O Tribunal do Júri da Juiz de Fora condenou um homem a 43 anos, sete meses e 15 dias de prisão pelo assassinato da ex-companheira, em um caso classificado como feminicídio. A decisão foi proferida na quinta-feira (23) e determina o cumprimento da pena em regime inicialmente fechado.
O Conselho de Sentença reconheceu a autoria e a materialidade do crime, cometido em janeiro de 2025, e entendeu que o assassinato ocorreu no contexto de violência doméstica e familiar. A vítima foi morta com extrema violência, recebendo 24 golpes de faca. Segundo os autos, a intensidade das agressões foi tanta que a lâmina utilizada chegou a quebrar.
De acordo com a denúncia do Ministério Público de Minas Gerais, o crime foi motivado pela inconformidade do réu com o fim do relacionamento e por suspeitas de traição.

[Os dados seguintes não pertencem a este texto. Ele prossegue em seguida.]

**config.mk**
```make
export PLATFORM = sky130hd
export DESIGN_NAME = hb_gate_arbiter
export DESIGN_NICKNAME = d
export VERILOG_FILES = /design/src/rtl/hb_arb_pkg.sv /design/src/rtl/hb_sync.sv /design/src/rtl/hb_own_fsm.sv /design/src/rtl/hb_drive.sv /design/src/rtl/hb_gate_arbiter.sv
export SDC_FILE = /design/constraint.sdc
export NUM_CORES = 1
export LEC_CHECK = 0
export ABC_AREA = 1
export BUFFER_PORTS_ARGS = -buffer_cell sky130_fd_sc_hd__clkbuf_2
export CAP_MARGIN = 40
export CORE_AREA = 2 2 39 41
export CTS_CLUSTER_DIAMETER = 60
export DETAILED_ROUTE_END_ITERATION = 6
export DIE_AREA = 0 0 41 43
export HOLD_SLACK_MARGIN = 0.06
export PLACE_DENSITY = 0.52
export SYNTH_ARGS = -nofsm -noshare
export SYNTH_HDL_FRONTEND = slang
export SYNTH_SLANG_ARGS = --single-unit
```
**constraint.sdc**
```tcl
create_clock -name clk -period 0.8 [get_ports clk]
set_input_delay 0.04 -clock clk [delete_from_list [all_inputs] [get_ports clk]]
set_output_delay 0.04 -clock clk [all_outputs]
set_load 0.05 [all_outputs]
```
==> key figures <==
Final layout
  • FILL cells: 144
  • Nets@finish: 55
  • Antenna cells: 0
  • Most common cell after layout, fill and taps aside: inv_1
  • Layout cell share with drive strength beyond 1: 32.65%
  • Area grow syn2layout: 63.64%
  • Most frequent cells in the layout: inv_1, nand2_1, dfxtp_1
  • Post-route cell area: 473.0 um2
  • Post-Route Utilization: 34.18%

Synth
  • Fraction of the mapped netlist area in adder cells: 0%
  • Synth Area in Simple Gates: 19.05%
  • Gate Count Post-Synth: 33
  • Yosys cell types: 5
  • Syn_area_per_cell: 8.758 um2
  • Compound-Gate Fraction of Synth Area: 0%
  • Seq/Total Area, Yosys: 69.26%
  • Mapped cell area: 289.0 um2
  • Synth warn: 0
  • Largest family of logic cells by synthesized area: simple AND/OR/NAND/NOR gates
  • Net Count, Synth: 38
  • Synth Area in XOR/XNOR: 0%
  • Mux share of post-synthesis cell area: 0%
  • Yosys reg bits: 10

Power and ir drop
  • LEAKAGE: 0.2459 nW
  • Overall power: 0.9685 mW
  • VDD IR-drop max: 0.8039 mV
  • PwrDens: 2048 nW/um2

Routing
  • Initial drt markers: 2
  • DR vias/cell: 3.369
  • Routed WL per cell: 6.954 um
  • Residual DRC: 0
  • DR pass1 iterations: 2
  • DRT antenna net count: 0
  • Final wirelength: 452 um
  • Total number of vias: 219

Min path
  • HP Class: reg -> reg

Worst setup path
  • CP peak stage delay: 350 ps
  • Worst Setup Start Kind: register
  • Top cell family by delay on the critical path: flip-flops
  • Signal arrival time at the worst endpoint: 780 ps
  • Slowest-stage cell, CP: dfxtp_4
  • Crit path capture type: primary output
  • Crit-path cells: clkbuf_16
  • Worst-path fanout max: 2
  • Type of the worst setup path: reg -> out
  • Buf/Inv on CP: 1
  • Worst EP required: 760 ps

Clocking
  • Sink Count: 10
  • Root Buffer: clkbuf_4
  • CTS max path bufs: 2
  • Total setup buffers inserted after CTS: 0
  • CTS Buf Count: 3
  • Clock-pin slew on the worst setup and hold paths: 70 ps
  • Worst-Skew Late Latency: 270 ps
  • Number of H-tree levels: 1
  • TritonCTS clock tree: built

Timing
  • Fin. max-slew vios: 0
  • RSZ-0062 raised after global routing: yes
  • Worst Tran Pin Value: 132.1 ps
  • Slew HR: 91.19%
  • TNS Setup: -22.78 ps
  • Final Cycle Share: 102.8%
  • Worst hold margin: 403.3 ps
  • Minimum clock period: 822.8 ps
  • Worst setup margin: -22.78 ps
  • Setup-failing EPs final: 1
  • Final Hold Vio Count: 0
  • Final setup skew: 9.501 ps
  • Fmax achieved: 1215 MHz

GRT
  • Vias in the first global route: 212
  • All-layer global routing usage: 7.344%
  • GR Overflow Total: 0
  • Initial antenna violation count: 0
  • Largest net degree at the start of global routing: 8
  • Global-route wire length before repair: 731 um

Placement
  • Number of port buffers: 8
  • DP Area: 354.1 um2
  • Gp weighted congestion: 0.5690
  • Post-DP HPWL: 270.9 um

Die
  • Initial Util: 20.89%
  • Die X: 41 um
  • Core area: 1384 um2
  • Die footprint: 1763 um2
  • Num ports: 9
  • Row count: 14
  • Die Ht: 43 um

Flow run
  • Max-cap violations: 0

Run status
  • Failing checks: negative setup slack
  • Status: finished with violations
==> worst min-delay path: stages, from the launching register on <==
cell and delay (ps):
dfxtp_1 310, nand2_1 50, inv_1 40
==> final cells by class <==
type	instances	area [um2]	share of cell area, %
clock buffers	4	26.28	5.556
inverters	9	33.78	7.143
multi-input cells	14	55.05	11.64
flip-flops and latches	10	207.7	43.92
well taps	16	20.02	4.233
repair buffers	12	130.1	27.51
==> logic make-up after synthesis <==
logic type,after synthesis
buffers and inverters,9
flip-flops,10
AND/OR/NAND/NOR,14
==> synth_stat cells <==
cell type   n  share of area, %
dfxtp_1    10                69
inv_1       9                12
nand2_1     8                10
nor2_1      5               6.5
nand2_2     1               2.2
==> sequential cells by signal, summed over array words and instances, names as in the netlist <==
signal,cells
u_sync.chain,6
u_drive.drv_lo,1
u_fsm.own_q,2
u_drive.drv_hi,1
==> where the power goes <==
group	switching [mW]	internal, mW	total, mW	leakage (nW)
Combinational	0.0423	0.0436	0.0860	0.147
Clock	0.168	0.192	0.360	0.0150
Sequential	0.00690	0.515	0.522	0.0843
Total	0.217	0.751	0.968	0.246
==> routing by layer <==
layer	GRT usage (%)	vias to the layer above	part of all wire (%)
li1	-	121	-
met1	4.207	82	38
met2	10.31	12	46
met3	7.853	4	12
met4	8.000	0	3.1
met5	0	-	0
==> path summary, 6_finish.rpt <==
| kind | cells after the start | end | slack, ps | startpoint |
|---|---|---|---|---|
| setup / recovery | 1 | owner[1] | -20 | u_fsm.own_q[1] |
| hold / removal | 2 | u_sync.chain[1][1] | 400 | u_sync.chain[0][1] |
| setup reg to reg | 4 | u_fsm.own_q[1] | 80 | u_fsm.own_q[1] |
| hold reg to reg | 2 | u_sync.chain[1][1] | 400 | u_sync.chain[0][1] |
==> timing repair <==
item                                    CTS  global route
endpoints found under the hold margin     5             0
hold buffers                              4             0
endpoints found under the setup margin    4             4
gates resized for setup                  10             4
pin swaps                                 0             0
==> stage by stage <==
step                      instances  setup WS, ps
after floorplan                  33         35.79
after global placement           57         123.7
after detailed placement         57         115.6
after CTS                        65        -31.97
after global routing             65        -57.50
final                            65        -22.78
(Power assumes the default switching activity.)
<file path="config.mk">
export PLATFORM = sky130hd
export DESIGN_NAME = tmr_top
export DESIGN_NICKNAME = d
export VERILOG_FILES = /design/src/rtl/tmr_pkg.sv /design/src/rtl/tmr_prescale.sv /design/src/rtl/tmr_cmp.sv /design/src/rtl/tmr_top.sv
export SDC_FILE = /design/constraint.sdc
export NUM_CORES = 1
export LEC_CHECK = 0
export BUFFER_PORTS_ARGS = -buffer_cell sky130_fd_sc_hd__buf_2
export CORE_MARGIN = 2
export CORE_UTILIZATION = 55
export DETAILED_ROUTE_END_ITERATION = 7
export GPL_TIMING_DRIVEN = 0
export MAX_ROUTING_LAYER = met4
export PLACE_DENSITY = 0.78
export SYNTH_ARGS = -nofsm -noshare
export SYNTH_HDL_FRONTEND = slang
export SYNTH_SLANG_ARGS = --single-unit
</file>
<file path="constraint.sdc">
create_clock -name clk_i -period 7.8 [get_ports clk_i]
set_input_delay 1.56 -clock clk_i [delete_from_list [all_inputs] [get_ports clk_i]]
set_output_delay 1.56 -clock clk_i [all_outputs]
set_load 0.005 [all_outputs]
</file>
<file path="src/rtl/tmr_pkg.sv">
package tmr_pkg;
    parameter int CNT_W   = 64;
    parameter int DATA_W  = 32;
    parameter int ADDR_W  = 10;
    parameter int PRESC_W = 12;
    parameter int STEP_W  = 8;
    localparam int STEP_LSB = 16;

    // word-aligned byte offsets
    localparam logic [ADDR_W-1:0] OFS_ALERT  = 10'h000;
    localparam logic [ADDR_W-1:0] OFS_CTRL   = 10'h004;
    localparam logic [ADDR_W-1:0] OFS_CFG    = 10'h100;
    localparam logic [ADDR_W-1:0] OFS_CNT_LO = 10'h104;
    localparam logic [ADDR_W-1:0] OFS_CNT_HI = 10'h108;
    localparam logic [ADDR_W-1:0] OFS_CMP_LO = 10'h10C;
    localparam logic [ADDR_W-1:0] OFS_CMP_HI = 10'h110;
    localparam logic [ADDR_W-1:0] OFS_IEN    = 10'h114;
    localparam logic [ADDR_W-1:0] OFS_IST    = 10'h118;
    localparam logic [ADDR_W-1:0] OFS_ITEST  = 10'h11C;

    typedef struct packed {
        logic               active;
        logic [PRESC_W-1:0] presc;
        logic [STEP_W-1:0]  step;
        logic [CNT_W-1:0]   cnt;
        logic [CNT_W-1:0]   cmp;
        logic               ien;
        logic               ist;
        logic               mtip;
        logic [DATA_W-1:0]  snap;
    } tmr_state_t;
endpackage

</file>
<file path="src/rtl/tmr_prescale.sv">
module tmr_prescale #(
    parameter int W = 12
) (
    input  logic         clk_i,
    input  logic         rst_ni,
    input  logic         run_i,
    input  logic [W-1:0] limit_i,
    output logic         tick_o
);
    logic [W-1:0] pc_d, pc_q;

    always_comb begin
        tick_o = run_i && (pc_q >= limit_i);
        if (!run_i || tick_o) pc_d = '0;
        else                  pc_d = pc_q + 1'b1;
    end

    always_ff @(posedge clk_i or negedge rst_ni) begin
        if (!rst_ni) pc_q <= '0;
        else         pc_q <= pc_d;
    end
endmodule

</file>
<file path="src/rtl/tmr_cmp.sv">
module tmr_cmp #(
    parameter int W = 64
) (
    input  logic [W-1:0] a_i,
    input  logic [W-1:0] b_i,
    output logic         ge_o
);
    localparam int HALF = W / 2;
    generate
        if (W > 32) begin : g_split
            // compare halves in parallel, combine with the upper-half result
            logic hi_gt, hi_eq, lo_ge;
            assign hi_gt = a_i[W-1:HALF] >  b_i[W-1:HALF];
            assign hi_eq = a_i[W-1:HALF] == b_i[W-1:HALF];
            assign lo_ge = a_i[HALF-1:0] >= b_i[HALF-1:0];
            assign ge_o  = hi_gt || (hi_eq && lo_ge);
        end else begin : g_flat
            assign ge_o = a_i >= b_i;
        end
    endgenerate
endmodule

</file>
<file path="src/rtl/tmr_top.sv">
module tmr_top
    import tmr_pkg::*;
(
    input  logic              clk_i,
    input  logic              rst_ni,
    input  logic              req_i,
    input  logic              we_i,
    input  logic [ADDR_W-1:0] addr_i,
    input  logic [DATA_W-1:0] wdata_i,
    output logic [DATA_W-1:0] rdata_o,
    output logic              mtip_o,
    output logic              irq_o
);
    localparam int HI = CNT_W - 1;
    localparam int LO_TOP = DATA_W - 1;

    tmr_state_t st_d, st_q;
    logic tick, hit, wr, rd;
    logic [ADDR_W-1:0] word;

    tmr_prescale #(.W(PRESC_W)) u_presc (
        .clk_i   (clk_i),
        .rst_ni  (rst_ni),
        .run_i   (st_q.active),
        .limit_i (st_q.presc),
        .tick_o  (tick)
    );

    tmr_cmp #(.W(CNT_W)) u_cmp (
        .a_i  (st_q.cnt),
        .b_i  (st_q.cmp),
        .ge_o (hit)
    );

    always_comb begin
        word = {addr_i[ADDR_W-1:2], 2'b00};
        wr   = req_i && we_i;
        rd   = req_i && !we_i;
        st_d = st_q;

        if (tick) st_d.cnt = st_q.cnt + {{(CNT_W-STEP_W){1'b0}}, st_q.step};

        if (wr) begin
            case (word)
                OFS_CTRL:   st_d.active = wdata_i[0];
                OFS_CFG: begin
                    st_d.presc = wdata_i[PRESC_W-1:0];
                    st_d.step  = wdata_i[STEP_LSB+STEP_W-1:STEP_LSB];
                end
                OFS_CNT_LO: if (!st_q.active) st_d.cnt[LO_TOP:0]   = wdata_i;
                OFS_CNT_HI: if (!st_q.active) st_d.cnt[HI:DATA_W]  = wdata_i;
                OFS_CMP_LO: st_d.cmp[LO_TOP:0]  = wdata_i;
                OFS_CMP_HI: st_d.cmp[HI:DATA_W] = wdata_i;
                OFS_IEN:    st_d.ien = wdata_i[0];
                OFS_IST:    if (wdata_i[0]) st_d.ist = 1'b0;
                default: ;
            endcase
        end

        // a set event wins over a same-cycle clear
        if ((st_q.active && hit && st_q.ien) ||
            (wr && word == OFS_ITEST && wdata_i[0] && st_q.ien))
            st_d.ist = 1'b1;

        st_d.mtip = st_q.active && hit;

        if (rd && word == OFS_CNT_LO) st_d.snap = st_q.cnt[HI:DATA_W];

        rdata_o = '0;
        if (rd) begin
            case (word)
                OFS_CTRL:   rdata_o = {{(DATA_W-1){1'b0}}, st_q.active};
                OFS_CFG: begin
                    rdata_o[PRESC_W-1:0] = st_q.presc;
                    rdata_o[STEP_LSB+STEP_W-1:STEP_LSB] = st_q.step;
                end
                OFS_CNT_LO: rdata_o = st_q.cnt[LO_TOP:0];
                OFS_CNT_HI: rdata_o = st_q.snap;
                OFS_CMP_LO: rdata_o = st_q.cmp[LO_TOP:0];
                OFS_CMP_HI: rdata_o = st_q.cmp[HI:DATA_W];
                OFS_IEN:    rdata_o = {{(DATA_W-1){1'b0}}, st_q.ien};
                OFS_IST:    rdata_o = {{(DATA_W-1){1'b0}}, st_q.ist};
                default:    rdata_o = '0;
            endcase
        end

        mtip_o = st_q.mtip;
        irq_o  = st_q.ist;
    end

    always_ff @(posedge clk_i or negedge rst_ni) begin
        if (!rst_ni) begin
            st_q        <= '0;
            st_q.step   <= STEP_W'(1);
            st_q.cmp    <= '1;
        end else begin
            st_q <= st_d;
        end
    end
endmodule

</file>
# After elaboration in Yosys (flattened, before gate mapping)
# Cells that the tools add are included.
[classes] order_cmp=3 n_reduce_logical=24 n_mux=18 addsub=2 eq_ne=10
[ops] op="32-bit 2-to-1 mux" count=7
[ops] op="130-bit 2-to-1 mux" count=1
[ops] op="12-bit case mux with 8 select lines" count=1
[ops] op="64-bit by 8-bit adder with 64-bit output" count=1
[ops] op="8-bit by 7-bit equality test with 1-bit output, second input constant" count=8
[ops] op="64-bit 2-to-1 mux" count=1
[ops] op="8-bit case mux with 5 select lines" count=1
[ops] op="32-bit equality test" count=1
[ops] op="32-bit >= comparator" count=1
[ops] op="32-bit greater-than comparator" count=1
[ops] op="8-bit case mux with 4 select lines" count=1
[ops] op="4-bit case mux with 4 select lines" count=1
[ops] op="12-bit by 1-bit adder with 12-bit output, second input constant" count=1
[ops] op="12-bit >= comparator" count=1
[ops] op="12-bit 2-to-1 mux" count=1
[ops] op="1-bit logical AND" count=10
[ops] op="2-bit AND reduction" count=5
[ops] op="8-bit by 1-bit equality test with 1-bit output, second input constant" count=1
[ops] op="2-bit nonzero test" count=3
[ops] op="1-bit 2-to-1 mux" count=4
[ops] op="1-bit logical OR" count=3
[ops] op="3-bit AND reduction" count=1
[ops] op="1-bit zero test" count=2
[word_totals] out_inout_bits=34 elab_cells=68 regBits=196

# Depth between registers and ports, before layout
[logic_depth] depth_word=8 mapped_depth=11 mapped_depth_nobuf=10

# Modules after synthesis
# From an unflattened synthesis, not the netlist that was laid out.
[hier_totals] cells_unflattened=1179 area_unflattened_um2=12187.9
[by_module_without_submodules] module="tmr_top" n_inst=1 area_each_um2=9601.7 cells_each=849
[by_module_without_submodules] module="tmr_cmp" n_inst=1 area_each_um2=1595.3 cells_each=227
[by_module_without_submodules] module="tmr_prescale" n_inst=1 area_each_um2=991.0 cells_each=103

# Worst setup path before layout
# OpenSTA, ideal clock, no wires.
[synth_timing] path_kind="input port to output port" start="in addr_i[5]" end="out rdata_o[13]" setup_slack_ns=2.809 t_arrival_ns=3.431 path_buffers=1 required_time_ns=6.240 path_stages=7 path_cell_list="nor4_1 nand3_1 nor3_1 o21ai_1 a21o_1 clkbuf_1 a21oi_1"
[synth_between] elab_chain_len=3
[synth_lines] item="from (decl)" line_no="tmr_top.sv:8" text="input logic [ADDR_W-1:0] addr_i,"
[synth_lines] item="8-bit by 7-bit equality test with 1-bit output" line_no="tmr_top.sv:71" text="case (word)"
[synth_lines] item="4-bit case mux with 4 select lines *" line_no="tmr_top.sv:71"
[synth_lines] item="32-bit 2-to-1 mux *" line_no="tmr_top.sv:70" text="if (rd) begin"
[synth_lines] item="to (decl)" line_no="tmr_top.sv:10" text="output logic [DATA_W-1:0] rdata_o,"
# Every way passes the cells marked *; elsewhere a longest branch is shown, timed or not.

# Final worst setup path
[layout_timing] start="in addr_i[5]" end="out rdata_o[26]"
[layout_between] elab_chain_len=3
[layout_lines] item="8-bit by 7-bit equality test with 1-bit output" line_no="tmr_top.sv:71"
[layout_lines] item="8-bit case mux with 4 select lines *" line_no="tmr_top.sv:71"
[layout_lines] item="32-bit 2-to-1 mux *" line_no="tmr_top.sv:70"
# Marks and branches as above.

==> results.toml <==
[synth]
synth_warnings = 0
yosysTopAreaCell = "dfrtp_1"
synth-seq-cells = 196
synth_flop_cell = "dfrtp_1"
synth.top_cell.area_share = 0.274
ys_seq_area_frac = 0.417
synth-async-reset-ratio = 1.00
syn_avg_cell_area_um2 = 9.28
synth_cell_types = 54
syn_inst = 1289
ys_top_cells_by_area = "dfrtp_1 (27%), dfstp_2 (14%), ha_1 (8.9%), mux2_2 (8.5%), nand2_1 (4.2%)"
mappedNetlistArea_um2 = 12000
syn_nets = 1421
synth_edf_count = 0

[drt]
drt_pass1_iterations = 6
ant_nets = 0
vias = 10800
wire_per_inst_um = 23.6
drcViolationCount = 0
drt_iter0_markers = 1302
via_per_inst = 6.45
drt-total-wl_um = 39500

[layout]
diodes = 0
finalNetCount = 1518
final_cells = 1674
drive_gt1_frac = 0.194
final_util = 0.632
area_delta_synth_final_pct = 11.7

[timing]
setup-tns-final_ns = 0
rsz0062_at_grt = "false"
setup_violations = 0
drv_slew = 0
fin_crit_ns = 6.55
hold_slack_ns = 0.511
max_freq_ghz = 0.153
finalHoldViolCount = 0
worstMarginPinSlew_ns = 1.23
fin_crit_sh = 0.840
fin_skew_ns = 0.00954
max_slew_margin = 0.160

[run_status]
status = "finished, final reports clean"

[critical_path]
worstRegToRegCells = 11
crit_arrival_ns = 4.99
cp_max_fo = 10
critical_path.slowest_cell = "nor3_1"
cp_slowest_stage_delay_ns = 0.85
cp_cell_sequence = "buf_2, nor4_1, nand3_1, nor3_1, o21ai_1, a21o_1, clkbuf_1, a21oi_1, buf_2"
critical_path_class = "primary input to output port"
cp-end-kind = "output port"
critPathRequiredTime_ns = 6.24
crit_top_cell = "buf_2"
crit_path_start_kind = "primary input"

[cts]
cts_tree = "built"
post_cts_buffers = 0
h-tree-depth = 4
cts-resized-gates = 0
cts_sinks = 196
clk-insertion-delay-late_ns = 0.45
path_clk_slew_ns = 0.07
cts_root_buf = "clkbuf_16"
cts_hold_buf = 0
clk_path_buf_depth = 2
cts_made_buffers = 17

[global_route]
antenna_found_initial = 0
grt_pass1_wl_um = 59800
grt_usage = 0.366
grt_pass1_vias = 10300
grt-ovfl-total = 0
grt_max_degree = 124

[die]
initial_core_util = 0.566
fp.dieArea_um2 = 22900
fp.dieH_um = 151
io_pins = 80
core-area_um2 = 21200
die_w_um = 151
row_count = 53

[place]
gp_congestion = 1.02
dpl.hpwl_um = 29400
io_buffers = 75
dp_cells = 1642

[hold_path]
hold_path_class = "flip-flop to flip-flop"
hold_depth = 1

[run]
cap_violations = 0

[pwr]
irDropWorstVdd_mv = 0.137
totalPowerFinal_uw = 2350
p_leak_uw = 0.00577
power_density_nw_per_um2 = 176
## through the flow
stage,setup slack [ns],area (µm²)
floorplan,2.81,12000
global placement,1.53,12700
detailed placement,1.44,12700
CTS,1.44,13400
global route,0.973,13400
finish,1.25,13400
## flip-flops by register name, indices dropped and copies added, names as in the netlist
register	flops
st_q	182
u_presc.pc_q	12
irq_o	1
mtip_o	1
## cells in the final DEF (no fill, tap or decap), types with 9 or more instances in the layout
master,instances
nand2_1,133
dfrtp_1,131
nor2_1,121
inv_1,90
mux2_2,90
o21ai_0,89
ha_1,85
a21oi_1,82
buf_2,75
dfstp_2,65
nand3_1,53
clkbuf_1,51
nand4_1,37
xor2_1,36
xnor2_1,28
a221oi_1,21
and3_1,20
a22oi_1,19
clkbuf_16,17
nor4_1,14
a222oi_1,12
nor3_1,10
a21o_1,9
or4_1,9
## logic make-up after synthesis
family,Yosys count,share of synthesized area
AO/OA/AOI/OAI,273,0.142
XOR/XNOR,64,0.0469
adder cells (fa/ha/maj),86,0.0906
buffers and inverters,149,0.0473
AND/OR/NAND/NOR,426,0.167
flip-flops,196,0.417
multiplexers,95,0.0899
## cell usage after synthesis (2+ instances only)
master,number
xor2_1,36
a211oi_1,7
o221ai_1,3
a21oi_1,82
a31oi_1,6
mux2i_1,4
dfrtp_1,131
o211ai_1,3
nor2b_1,2
o21a_1,3
xnor2_1,28
a222oi_1,12
o221a_2,2
inv_1,90
buf_1,6
a21o_1,9
a22oi_1,19
nand3_1,53
and4_1,6
mux2_2,90
a2111oi_0,3
nor4_1,15
a211o_1,3
nor2_1,121
clkbuf_1,50
and2_1,6
nor3_1,10
clkbuf_2,2
or3_1,3
nand4_1,37
o2111ai_1,2
dfstp_2,65
nand2_1,133
or4_1,9
o21ai_0,89
nand2b_1,6
ha_1,85
o21ai_1,2
and3_1,20
a41oi_1,2
a221oi_1,21
## worst max-delay path: cells and delay by family
family	cells	cell delay [ns]
buffers and inverters	3	0.49
AOI/OAI and AO/OA	3	1.06
and+or+nand+nor	3	1.88
## final timing paths
kind / startpoint / end / slack, ns
worst min register to register: st_q[12] / st_q[12] / 0.51
min in group asynchronous: rst_ni / st_q[165] / 1.09
worst max register to register: st_q[163] / st_q[155] / 3.40
worst max-delay path: addr_i[5] / rdata_o[26] / 1.25
worst min-delay path: st_q[12] / st_q[12] / 0.51
max in group asynchronous: rst_ni / st_q[105] / 5.70
## power by group
group | internal (µW) | switching [µW] | leakage [µW]
combinational | 107 | 194 | 0.00335
sequential | 1060 | 39.6 | 0.00213
clock | 520 | 425 | 0.000298
total | 1690 | 659 | 0.00577
## cell type report
cell class	instances	area, µm²
Fill cell	1798	7790
Multi-Input combinational cell	944	6420
Sequential cell	196	4990
Clock buffer	19	443
Timing Repair Buffer	78	425
Tap cell	275	344
Inverter	90	338
Buffer	59	228
Clock inverter	13	174
## per-layer routing
| metal | part of all wire | global-route usage |
|---|---|---|
| met4 | 0.053 | 0.170 |
| met2 | 0.45 | 0.544 |
| met1 | 0.42 | 0.486 |
| met3 | 0.085 | 0.0695 |
| met5 | 0 | - |
Note: power is estimated with default switching activity, not from simulation.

Este foi um dos primeiros julgamentos na comarca com base na Lei nº 14.994/2024, que passou a tratar o feminicídio como crime independente, com penas que variam de 20 a 40 anos de prisão.
Durante o julgamento, os jurados rejeitaram as teses apresentadas pela defesa, incluindo o argumento de que o crime teria sido cometido sob violenta emoção. Para o Ministério Público, prevaleceu o entendimento de que o acusado agiu de forma fria e calculada, chegando a tentar alterar a cena do crime.
Na definição da pena, a Justiça considerou fatores agravantes, como a forma de execução que incluiu asfixia e o fato de a vítima ser mãe e responsável por uma criança.
A magistrada responsável pelo caso destacou a gravidade da conduta, ressaltando o sofrimento imposto à vítima diante da quantidade de golpes.
O pedido para que o condenado recorresse em liberdade foi negado. Com isso, ele seguirá preso enquanto eventuais recursos forem analisados pela Justiça.